Assigned task> Taking the line with "flow/standard.sh (new file)" as the first and the line with "- Clock latency" as the last, set down exactly every line in that range from the entries below, and no more.

────

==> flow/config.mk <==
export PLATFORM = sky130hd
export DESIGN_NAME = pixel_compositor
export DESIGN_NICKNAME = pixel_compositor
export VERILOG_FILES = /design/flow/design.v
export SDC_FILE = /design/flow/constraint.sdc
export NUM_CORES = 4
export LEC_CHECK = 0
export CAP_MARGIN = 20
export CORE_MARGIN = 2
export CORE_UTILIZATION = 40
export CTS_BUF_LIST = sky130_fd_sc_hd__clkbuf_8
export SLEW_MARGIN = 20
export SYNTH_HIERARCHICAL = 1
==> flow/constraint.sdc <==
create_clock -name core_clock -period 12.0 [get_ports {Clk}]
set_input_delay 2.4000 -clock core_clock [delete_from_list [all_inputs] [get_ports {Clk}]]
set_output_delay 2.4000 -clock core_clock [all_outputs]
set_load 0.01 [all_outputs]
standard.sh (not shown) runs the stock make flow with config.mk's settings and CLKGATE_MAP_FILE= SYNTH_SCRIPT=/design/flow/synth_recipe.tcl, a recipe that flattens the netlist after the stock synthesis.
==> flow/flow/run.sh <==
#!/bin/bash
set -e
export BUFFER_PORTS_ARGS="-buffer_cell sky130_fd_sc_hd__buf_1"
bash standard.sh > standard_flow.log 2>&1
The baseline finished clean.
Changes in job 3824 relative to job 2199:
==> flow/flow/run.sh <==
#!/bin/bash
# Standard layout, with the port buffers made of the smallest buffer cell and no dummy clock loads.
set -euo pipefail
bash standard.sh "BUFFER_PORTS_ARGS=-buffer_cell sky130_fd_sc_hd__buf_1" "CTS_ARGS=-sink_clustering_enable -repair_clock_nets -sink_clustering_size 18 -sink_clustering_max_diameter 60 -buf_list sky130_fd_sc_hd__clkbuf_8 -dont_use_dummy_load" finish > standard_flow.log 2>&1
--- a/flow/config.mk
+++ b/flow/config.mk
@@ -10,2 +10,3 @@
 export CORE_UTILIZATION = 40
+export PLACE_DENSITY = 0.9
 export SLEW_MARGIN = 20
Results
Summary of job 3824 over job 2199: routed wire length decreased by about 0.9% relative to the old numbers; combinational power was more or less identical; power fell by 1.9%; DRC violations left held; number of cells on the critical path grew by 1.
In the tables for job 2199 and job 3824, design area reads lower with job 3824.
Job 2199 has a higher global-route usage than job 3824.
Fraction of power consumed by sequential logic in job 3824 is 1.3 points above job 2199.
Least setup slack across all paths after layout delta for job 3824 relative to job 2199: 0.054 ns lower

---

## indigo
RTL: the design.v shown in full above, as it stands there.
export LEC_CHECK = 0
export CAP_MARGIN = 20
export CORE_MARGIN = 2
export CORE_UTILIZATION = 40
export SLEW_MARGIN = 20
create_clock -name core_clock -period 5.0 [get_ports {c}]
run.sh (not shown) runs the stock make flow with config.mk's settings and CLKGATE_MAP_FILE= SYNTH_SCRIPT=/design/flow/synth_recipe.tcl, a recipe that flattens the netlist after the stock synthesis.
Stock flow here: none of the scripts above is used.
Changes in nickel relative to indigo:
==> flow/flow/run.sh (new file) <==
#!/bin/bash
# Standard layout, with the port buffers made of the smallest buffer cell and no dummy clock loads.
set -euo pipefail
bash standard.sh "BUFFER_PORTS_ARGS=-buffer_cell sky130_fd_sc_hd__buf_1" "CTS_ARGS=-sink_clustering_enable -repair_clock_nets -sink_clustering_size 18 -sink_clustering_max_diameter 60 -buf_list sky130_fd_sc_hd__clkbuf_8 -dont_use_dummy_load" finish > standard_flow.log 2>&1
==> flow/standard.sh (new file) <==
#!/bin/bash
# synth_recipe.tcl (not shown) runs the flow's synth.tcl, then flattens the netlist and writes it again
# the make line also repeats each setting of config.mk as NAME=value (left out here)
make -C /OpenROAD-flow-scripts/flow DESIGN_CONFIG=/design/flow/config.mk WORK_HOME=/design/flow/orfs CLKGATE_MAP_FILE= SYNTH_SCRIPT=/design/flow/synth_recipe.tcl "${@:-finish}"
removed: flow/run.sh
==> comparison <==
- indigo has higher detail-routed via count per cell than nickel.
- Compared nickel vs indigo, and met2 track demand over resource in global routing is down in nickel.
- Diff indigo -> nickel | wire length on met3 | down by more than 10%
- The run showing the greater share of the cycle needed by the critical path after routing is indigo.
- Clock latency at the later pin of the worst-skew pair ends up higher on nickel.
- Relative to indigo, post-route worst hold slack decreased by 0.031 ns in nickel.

────

Answer for the task>
==> flow/standard.sh (new file) <==
#!/bin/bash
# synth_recipe.tcl (not shown) runs the flow's synth.tcl, then flattens the netlist and writes it again
# the make line also repeats each setting of config.mk as NAME=value (left out here)
make -C /OpenROAD-flow-scripts/flow DESIGN_CONFIG=/design/flow/config.mk WORK_HOME=/design/flow/orfs CLKGATE_MAP_FILE= SYNTH_SCRIPT=/design/flow/synth_recipe.tcl "${@:-finish}"
removed: flow/run.sh
==> comparison <==
- indigo has higher detail-routed via count per cell than nickel.
- Compared nickel vs indigo, and met2 track demand over resource in global routing is down in nickel.
- Diff indigo -> nickel | wire length on met3 | down by more than 10%
- The run showing the greater share of the cycle needed by the critical path after routing is indigo.
- Clock latency at the later pin of the worst-skew pair ends up higher on nickel.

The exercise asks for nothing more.